The pair, friends with boring day jobs they won't reveal, say their shared past and sensitivity unite them in their mission.

"Our past haunts us," she says. "We grew up in the woods together. We were born, both of us, on a gloomy day. We met each other crying."

"As highly sensitive people, we feed off that kind of inspiration," he says.

They call themselves self-diagnosed depressives, and say that depression and other mental illnesses go hand in hand with sensitivity to otherworldly happenings.

"Sometimes the mentally ill are more receptive," she says. "Often the things they see make them depressed because they're the only ones seeing them. You can't share this stuff with everybody."

"The child-like connotations of being this way comes from fear," he says. "As an adult, you can choose to take it as something that terrifies you."

Both stress that they don't want to trivialize mental illness in any way, though.

"We're not for or against anyone's abilities or disabilities," she says.

While the DIY ethics and production values and stumbled-across placement of the project may seem familiar, don't call it a zine, if you please: "We did zines in the '90s. It's not a zine," she says, "it's more of a calling."

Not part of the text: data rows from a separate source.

$ cat config.mk
export PLATFORM = sky130hd
export DESIGN_NAME = ordered_list_insert_delete_search_flat
export DESIGN_NICKNAME = d
export VERILOG_FILES = /design/src/design/olids_pkg.sv /design/src/design/olids_if.sv /design/src/design/olids_cell.sv /design/src/design/ordered_list_insert_delete_search.sv /design/src/flat_wrapper.sv
export SDC_FILE = /design/constraint.sdc
export NUM_CORES = 1
export LEC_CHECK = 0
export BUFFER_PORTS_ARGS = -buffer_cell sky130_fd_sc_hd__buf_2
export CAP_MARGIN = 20
export CORE_AREA = 4 4 267 466
export CTS_BUF_LIST = sky130_fd_sc_hd__clkbuf_16
export CTS_CLUSTER_SIZE = 28
export DETAILED_ROUTE_END_ITERATION = 8
export DIE_AREA = 0 0 271 470
export SETUP_SLACK_MARGIN = 0.02
export SYNTH_ARGS = -nofsm -noshare
export SYNTH_HDL_FRONTEND = slang
export SYNTH_HIERARCHICAL = 1
export SYNTH_SLANG_ARGS = --single-unit
$ cat constraint.sdc
create_clock -name i_clk -period 6.63 [get_ports i_clk]
set_clock_uncertainty 0.2 [all_clocks]
set_input_delay 0.3315 -clock i_clk [delete_from_list [all_inputs] [get_ports i_clk]]
set_output_delay 0.3315 -clock i_clk [all_outputs]
set_load 0.02 [all_outputs]
$ cat src/design/olids_pkg.sv
// ----------------------------------------------------------------------------
// Ordered list package
// Shared constants, operation and status codes, and the control word that is
// sent to each cell of the list.
// ----------------------------------------------------------------------------
`default_nettype none

package olids_pkg;

    localparam int CAPACITY_DEFAULT = 16;

    localparam int MODE_W   = 2;
    localparam int VALUE_W  = 32;
    localparam int POS_W    = 16;
    localparam int STATUS_W = 2;
    localparam int FPOS_W   = 4;
    localparam int LEN_W    = 5;

    typedef enum logic [MODE_W-1:0] {
        MODE_APPEND = 2'd0,
        MODE_INSERT = 2'd1,
        MODE_DELETE = 2'd2,
        MODE_SEARCH = 2'd3
    } t_mode;

    typedef enum logic [STATUS_W-1:0] {
        ST_OK        = 2'd0,
        ST_FULL      = 2'd1,
        ST_NOT_FOUND = 2'd2
    } t_status;

    typedef enum logic [1:0] {
        CELL_KEEP  = 2'd0,
        CELL_LOAD  = 2'd1,
        CELL_LEFT  = 2'd2,
        CELL_RIGHT = 2'd3
    } t_cell_cmd;

    typedef struct packed {
        logic      cmp_en;
        logic      in_list;
        t_cell_cmd cmd;
    } t_cell_ctrl;

endpackage

`default_nettype wire

$ cat src/design/olids_if.sv
// ----------------------------------------------------------------------------
// Ordered list channels
// Valid/ready channels for operation beats in and result beats out.
// ----------------------------------------------------------------------------
`default_nettype none

interface olids_in_if;
    logic                                      valid;
    logic                                      ready;
    logic [olids_pkg::MODE_W-1:0]              mode;
    logic signed [olids_pkg::VALUE_W-1:0]      value;
    logic [olids_pkg::POS_W-1:0]               position;

    modport source (output valid, output mode, output value, output position, input ready);
    modport sink   (input valid, input mode, input value, input position, output ready);
endinterface

interface olids_out_if;
    logic                                      valid;
    logic                                      ready;
    logic [olids_pkg::STATUS_W-1:0]            status;
    logic [olids_pkg::FPOS_W-1:0]              found_position;
    logic [olids_pkg::LEN_W-1:0]               length;

    modport source (output valid, output status, output found_position, output length,
                    input ready);
    modport sink   (input valid, input status, input found_position, input length,
                    output ready);
endinterface

`default_nettype wire

$ cat src/design/olids_cell.sv
// ----------------------------------------------------------------------------
// Ordered list cell
// Holds one entry, compares it with the operand and takes its next value from
// the operand or from either neighbour. Passes the match flag along the chain.
// ----------------------------------------------------------------------------
`default_nettype none

module olids_cell (
    input  wire logic                                 i_clk,
    input  wire logic                                 i_rst_n,
    input  wire olids_pkg::t_cell_ctrl                i_ctrl,
    input  wire logic signed [olids_pkg::VALUE_W-1:0] i_value,
    input  wire logic signed [olids_pkg::VALUE_W-1:0] i_left,
    input  wire logic signed [olids_pkg::VALUE_W-1:0] i_right,
    input  wire logic                                 i_seen,
    output logic signed [olids_pkg::VALUE_W-1:0]      o_data,
    output logic                                      o_seen,
    output logic                                      o_first
);

    logic signed [olids_pkg::VALUE_W-1:0] r_data;
    logic signed [olids_pkg::VALUE_W-1:0] n_data;
    logic                                 r_match;

    always_comb begin
        case (i_ctrl.cmd)
            olids_pkg::CELL_LOAD:  n_data = i_value;
            olids_pkg::CELL_LEFT:  n_data = i_left;
            olids_pkg::CELL_RIGHT: n_data = i_right;
            default:               n_data = r_data;
        endcase
    end

    always_ff @(posedge i_clk) begin
        r_data <= n_data;
    end

    always_ff @(posedge i_clk) begin
        if (!i_rst_n) begin
            r_match <= 1'b0;
        end else if (i_ctrl.cmp_en) begin
            r_match <= i_ctrl.in_list && (r_data == i_value);
        end
    end

    assign o_data  = r_data;
    assign o_seen  = i_seen | r_match;
    assign o_first = r_match & ~i_seen;

endmodule

`default_nettype wire

$ cat src/design/ordered_list_insert_delete_search.sv
// ----------------------------------------------------------------------------
// Ordered list with insert, delete and search
// A row of cells holding up to CAPACITY signed entries in order.
// ----------------------------------------------------------------------------
// Each operation beat is accepted in S_IDLE; in S_CMP every cell compares its
// entry with the operand, and in S_EXEC the first-match flag ripples along the
// cell chain and all cells shift or load at once. The result sits in an
// output register, so the next operation beat is accepted while a result beat
// still waits to be taken. An append or insert on a full list is refused with
// status full; a delete or search that finds nothing reports not found with
// position zero. found_position and length carry the low bits of the internal
// position and count.
// ----------------------------------------------------------------------------
`default_nettype none

module ordered_list_insert_delete_search #(
    parameter int CAPACITY = olids_pkg::CAPACITY_DEFAULT
) (
    input  wire logic  i_clk,
    input  wire logic  i_rst_n,
    olids_in_if.sink   i_in,
    olids_out_if.source o_out
);

    localparam int CW = $clog2(CAPACITY + 1);
    localparam int IW = (CAPACITY > 1) ? $clog2(CAPACITY) : 1;

    typedef enum logic [1:0] {
        S_IDLE,
        S_CMP,
        S_EXEC
    } t_state;

    t_state                                r_state;
    olids_pkg::t_mode                      r_mode;
    logic signed [olids_pkg::VALUE_W-1:0]  r_value;
    logic [olids_pkg::POS_W-1:0]           r_pos;
    logic [CW-1:0]                         r_count;
    logic                                  r_out_valid;
    olids_pkg::t_status                    r_status;
    logic [olids_pkg::FPOS_W-1:0]          r_fpos;
    logic [olids_pkg::LEN_W-1:0]           r_len;

    olids_pkg::t_cell_ctrl                 cell_ctrl [CAPACITY];
    logic signed [olids_pkg::VALUE_W-1:0]  cell_data [CAPACITY];
    logic [CAPACITY:0]                     seen;
    logic [CAPACITY-1:0]                   first;

    logic          accept;
    logic          finish;
    logic          is_add;
    logic          full;
    logic          hit_any;
    logic          add_ok;
    logic          del_ok;
    logic [CW-1:0] ins_p;
    logic [IW-1:0] first_idx;

    assign accept  = i_in.valid && i_in.ready;
    assign finish  = (r_state == S_EXEC) && (!r_out_valid || o_out.ready);
    assign is_add  = (r_mode == olids_pkg::MODE_APPEND) || (r_mode == olids_pkg::MODE_INSERT);
    assign full    = (r_count == CW'(CAPACITY));
    assign hit_any = seen[CAPACITY];
    assign add_ok  = is_add && !full;
    assign del_ok  = (r_mode == olids_pkg::MODE_DELETE) && hit_any;

    always_comb begin
        if ((r_mode == olids_pkg::MODE_APPEND) || (r_pos >= olids_pkg::POS_W'(r_count))) begin
            ins_p = r_count;
        end else begin
            ins_p = CW'(r_pos);
        end
    end

    always_comb begin
        first_idx = '0;
        for (int k = 0; k < CAPACITY; k++) begin
            if (first[k]) begin
                first_idx = first_idx | IW'(k);
            end
        end
    end

    assign seen[0] = 1'b0;

    for (genvar g = 0; g < CAPACITY; g++) begin : g_cell
        logic signed [olids_pkg::VALUE_W-1:0] left;
        logic signed [olids_pkg::VALUE_W-1:0] right;

        if (g == 0) begin : g_first
            assign left = r_value;
        end else begin : g_mid
            assign left = cell_data[g-1];
        end

        if (g == CAPACITY - 1) begin : g_last
            assign right = cell_data[g];
        end else begin : g_inner
            assign right = cell_data[g+1];
        end

        always_comb begin
            cell_ctrl[g].cmp_en  = (r_state == S_CMP);
            cell_ctrl[g].in_list = (CW'(g) < r_count);
            cell_ctrl[g].cmd     = olids_pkg::CELL_KEEP;
            if (finish) begin
                if (add_ok) begin
                    if (CW'(g) == ins_p) begin
                        cell_ctrl[g].cmd = olids_pkg::CELL_LOAD;
                    end else if (CW'(g) > ins_p) begin
                        cell_ctrl[g].cmd = olids_pkg::CELL_LEFT;
                    end
                end else if (del_ok && seen[g+1]) begin
                    cell_ctrl[g].cmd = olids_pkg::CELL_RIGHT;
                end
            end
        end

        olids_cell u_cell (
            .i_clk   (i_clk),
            .i_rst_n (i_rst_n),
            .i_ctrl  (cell_ctrl[g]),
            .i_value (r_value),
            .i_left  (left),
            .i_right (right),
            .i_seen  (seen[g]),
            .o_data  (cell_data[g]),
            .o_seen  (seen[g+1]),
            .o_first (first[g])
        );
    end

    always_ff @(posedge i_clk) begin
        if (!i_rst_n) begin
            r_state     <= S_IDLE;
            r_count     <= '0;
            r_out_valid <= 1'b0;
        end else begin
            if (o_out.ready) begin
                r_out_valid <= 1'b0;
            end
            unique case (r_state)
                S_IDLE: begin
                    if (accept) begin
                        r_state <= S_CMP;
                    end
                end
                S_CMP: begin
                    r_state <= S_EXEC;
                end
                S_EXEC: begin
                    if (finish) begin
                        r_state     <= S_IDLE;
                        r_out_valid <= 1'b1;
                        if (add_ok) begin
                            r_count <= r_count + CW'(1);
                        end else if (del_ok) begin
                            r_count <= r_count - CW'(1);
                        end
                    end
                end
                default: begin
                    r_state <= S_IDLE;
                end
            endcase
        end
    end

    always_ff @(posedge i_clk) begin
        if (accept) begin
            r_mode  <= olids_pkg::t_mode'(i_in.mode);
            r_value <= i_in.value;
            r_pos   <= i_in.position;
        end
        if (finish) begin
            if (is_add) begin
                r_status <= full ? olids_pkg::ST_FULL : olids_pkg::ST_OK;
                r_fpos   <= '0;
                r_len    <= full ? olids_pkg::LEN_W'(r_count)
                                 : olids_pkg::LEN_W'(r_count + CW'(1));
            end else begin
                r_status <= hit_any ? olids_pkg::ST_OK : olids_pkg::ST_NOT_FOUND;
                r_fpos   <= hit_any ? olids_pkg::FPOS_W'(first_idx) : '0;
                r_len    <= del_ok ? olids_pkg::LEN_W'(r_count - CW'(1))
                                   : olids_pkg::LEN_W'(r_count);
            end
        end
    end

    assign i_in.ready           = (r_state == S_IDLE);
    assign o_out.valid          = r_out_valid;
    assign o_out.status         = r_status;
    assign o_out.found_position = r_fpos;
    assign o_out.length         = r_len;

    a_count_bound: assert property (@(posedge i_clk) disable iff (!i_rst_n)
        r_count <= CW'(CAPACITY))
        else $error("Entry count exceeds capacity.");

    a_single_first: assert property (@(posedge i_clk) disable iff (!i_rst_n)
        (r_state == S_EXEC) |-> $onehot0(first))
        else $error("More than one cell claims the first match.");

    a_accept_to_cmp: assert property (@(posedge i_clk) disable iff (!i_rst_n)
        accept |=> (r_state == S_CMP))
        else $error("Accepted beat did not start a compare cycle.");

    a_count_step: assert property (@(posedge i_clk) disable iff (!i_rst_n)
        finish |=> ((r_count == $past(r_count)) || (r_count == $past(r_count) + CW'(1))
                    || (r_count == $past(r_count) - CW'(1))))
        else $error("Entry count moved by more than one.");

    a_found_status: assert property (@(posedge i_clk) disable iff (!i_rst_n)
        (finish && !is_add && !hit_any) |=> (r_status == olids_pkg::ST_NOT_FOUND))
        else $error("Missing value was not reported as not found.");

endmodule

`default_nettype wire
$ cat src/flat_wrapper.sv
// flat-port wrapper written by rule: the top's interface ports become plain ports
module ordered_list_insert_delete_search_flat 
#(
    parameter int CAPACITY = olids_pkg::CAPACITY_DEFAULT
)
  (i_clk, i_rst_n, i_in_valid, i_in_mode, i_in_value, i_in_position, i_in_ready, o_out_valid, o_out_status, o_out_found_position, o_out_length, o_out_ready);
  olids_in_if i_in_i ();
  olids_out_if o_out_i ();
  input  wire logic i_clk;
  input  wire logic i_rst_n;
  input wire logic [$bits(i_in_i.valid)-1:0] i_in_valid;
  input wire logic [$bits(i_in_i.mode)-1:0] i_in_mode;
  input wire logic [$bits(i_in_i.value)-1:0] i_in_value;
  input wire logic [$bits(i_in_i.position)-1:0] i_in_position;
  output wire logic [$bits(i_in_i.ready)-1:0] i_in_ready;
  output wire logic [$bits(o_out_i.valid)-1:0] o_out_valid;
  output wire logic [$bits(o_out_i.status)-1:0] o_out_status;
  output wire logic [$bits(o_out_i.found_position)-1:0] o_out_found_position;
  output wire logic [$bits(o_out_i.length)-1:0] o_out_length;
  input wire logic [$bits(o_out_i.ready)-1:0] o_out_ready;
  assign i_in_i.valid = i_in_valid;
  assign i_in_i.mode = i_in_mode;
  assign i_in_i.value = i_in_value;
  assign i_in_i.position = i_in_position;
  assign i_in_ready = i_in_i.ready;
  assign o_out_valid = o_out_i.valid;
  assign o_out_status = o_out_i.status;
  assign o_out_found_position = o_out_i.found_position;
  assign o_out_length = o_out_i.length;
  assign o_out_i.ready = o_out_ready;
  ordered_list_insert_delete_search #(.CAPACITY(CAPACITY)) u_core (.i_clk(i_clk), .i_rst_n(i_rst_n), .i_in(i_in_i), .o_out(o_out_i));
endmodule
==> results.md <==
- Int Power: between 6 and 7 mW
- Final period util: roughly 97%
- Delay of the slowest cell on the worst path: 0.31 ns
- Status: finished clean
- Placer Congestion: around 0.83
- CTS tree: yes
- Most frequent cell on the critical path: or2_2
- Initial antenna violation count: 1
- Syn Inst Count: 3358
- Register Area: approximately 18000 um2
- Largest net degree at the start of global routing: 65
- RSZ-0062 raised after global routing: no
- Critical path arrival: 6.62 ns
- Logic gate share of total power: about 11%
- WL final: 94200 um
- P_sw: around 2.1 mW
- Post-Layout Cell Count: approximately 5100
- CP delay by family, top: simple AND/OR/NAND/NOR gates
- Fin nets: roughly 3500
- Commonest non-fill, non-tap cells in the layout: edfxtp_1, nor2_1, a21oi_1, mux2i_1, xnor2_1
- CP Class: flip-flop to flip-flop
- Final setup fails: 0
- Minimum clock period: around 6.5 ns
- Setup crit end kind: flip-flop
- Maxcap violations: 0
- Setup TNS: 0 ns
- Worst-path fanout max: 8
- Leading cell type in the layout, fill and taps excluded: edfxtp_1
- TritonRoute pass-1 iters: 8
- DR vias: roughly 25000
- WP data required: slightly below 7 ns
- LEAKAGE: 12.2 nW
- Cells after DPL: around 5000
- Die height: 470 um
- Area Overhead vs Synth: 14.7%
- Clock Sinks: roughly 600
- Initial Utilization: between 20 and 30%
- Final hold violations: 0
- Filler cells: roughly 12000
- Synthesized cell area: around 36000 um2
- Synthesized Nets: 3420
- Gr ovfl total: 0
- Slew @ Worst Pin: ~1.2 ns
- GRT Total Usage: between 10% and 20%
- Part of the power in registers: 51.2%
- DR WL/cell: about 18 um
- Footprint of the multi-input gates: ~18000 um2
- Clock power share: between 30% and 40%
- Yosys Warn Count: 6
- Sw Share: roughly a quarter
- Antenna viol nets, final: 0
- Slew Viols, Final: 0
- CP max-delay cell: dfxtp_1
- Core box area: 121000 um2
- Rows: around 170
- Drc violations: 0
- Die ar.: ~130000 um2
- Startpoint types: flip-flop
- Layout cells sized above 1: under 10%
- Maximum VDD drop: about 0.00022 V
- Skew-Pair Late Insertion Delay: 0.62 ns
- Iter 0 DRT Violations: roughly 1500
- Highest Clock Rate: about 0.15 GHz
- Min-delay worst type: input port to flip-flop
- Power Density: about 210 nW/um2
- Sum of buffers and inverters on the critical path: 2
- DPL Wire Length: 70200 um
- Global-route wire length before repair: 143000 um
- Num ports: 67
- Clock root buffer master: clkbuf_16
- PortBufs: 66
- H-tree depth: 2
- DIE WIDTH: between 200 and 300 um
- Vias in the first global route: approximately 25000
- CTS Buf Count: 54
- Slew headroom: 17.4%
- Clock Pin Slew Worst Setup and Hold Paths: ~0.07 ns
- Syn avg cell area: around 11 um2
- Vias per cell: ~4.8
- CTS Buffer Depth: 3
## state kept, by name (all words and copies together) (netlist names)
name                          cells
u_core/o_out.found_position       4
u_core/r_state                    2
u_core/r_count                    5
u_core/g_cell.u_cell/o_data     512
u_core/o_out.status               2
u_core/g_cell.left               32
u_core/r_mode                     2
u_core/o_out.valid                1
u_core/o_out.length               5
u_core/r_pos                     16
u_core/g_cell.u_cell/r_match     16
## cell type report
type                    count  area share, %
flip-flops and latches    597           42.9
well taps                1624           4.92
clock inverters            40          0.679
repair buffers            230           5.08
multi-input cells        2558           42.8
inverters                  10         0.0910
diodes                      1        0.00606
clock buffers              58           3.52
## power by group through the flow
| stage | clock network (mW) | logic (mW) | registers (mW) |
|---|---|---|---|
| detailed placement | 0 | 0.929 | 4.44 |
| CTS | 3.29 | 0.957 | 4.35 |
| floorplan | 0 | 0.599 | 4.51 |
| global placement | 0 | 0.905 | 4.43 |
| finish | 3.20 | 0.957 | 4.35 |
| global route | 3.41 | 1.06 | 4.36 |
## through the flow
stage	utilization, %	power [mW]	hold WS, ns	cell area, um2	setup slack (ns)
floorplan	-	5.11	0.230	36000	0.0672
global placement	32.2	5.34	0.258	38900	0.0778
detailed placement	32.2	5.37	0.267	38900	0.0360
CTS	34.1	8.60	0.131	41100	0.0335
global route	34.2	8.84	0.203	41300	0.0257
finish	34.2	8.51	0.161	41300	0.173
## worst min-delay path, stage by stage
cell and delay (ns):
buf_2 0.35, nand3b_1 0.20, nand2_1 0.04
## layer usage
| layer | GRT usage [%] | vias up | wire length (um) |
|---|---|---|---|
| met5 | 0 | - | 0 |
| met4 | 5.88 | 0 | 4600 |
| met3 | 0.980 | 151 | 2070 |
| met2 | 28.9 | 383 | 54200 |
| met1 | 13.9 | 11800 | 33300 |
| li1 | - | 12400 | - |
## timing repair
item	CTS	global route
setup buffers	0	4
setup endpoints to repair	7	944
gates resized for setup	1	10
endpoints found under the hold margin	53	0
cloned	0	5
pin swaps	0	6
hold buffers	52	0
## path summary, 6_finish.rpt
| path | startpoint | end | slack (ns) | cells after the start |
|---|---|---|---|---|
| max | u_core/g_cell[0].u_cell/r_match$_SDFFE_PN0P_ | u_core/g_cell[2].u_cell/o_data[31]$_DFFE_PP_ | 0.17 | 25 |
| min | i_rst_n | u_core/g_cell[7].u_cell/r_match$_SDFFE_PN0P_ | 0.16 | 3 |
| max reg2reg | u_core/g_cell[0].u_cell/r_match$_SDFFE_PN0P_ | u_core/g_cell[2].u_cell/o_data[31]$_DFFE_PP_ | 0.17 | 25 |
| min reg2reg | u_core/g_cell[0].u_cell/r_match$_SDFFE_PN0P_ | u_core/g_cell[0].u_cell/r_match$_SDFFE_PN0P_ | 0.28 | 2 |
Power figures use the tool's default switching activity.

Is anything too preposterous to believe, and thus, to print?

"We don't believe in King Kong," she says. "It could happen, though. A lot of what we've been told isn't the truth."

They accept anonymous submissions via e-mail. Sometimes submissions stink of fakery, but the pair say it's generally pretty obvious which ones are submitted earnestly and in good faith.

A MySpace for the project recently went up, and submissions and contacts have increased a lot since then -- around 30 the first week. While the randomness and tangibility of the hidden paper copy is worth preserving and recalls the pre-Internet age of pasting up and mailing out zines, they say MySpace was a way to reach more people.

"There's way more to it if you can hold it in your hands and maybe study it or throw it down and have someone else find it," she says.

If you want to see what all the fuss is about, check outwww.myspace.com/mysticals_of_pittsburgh. Or just ... believe.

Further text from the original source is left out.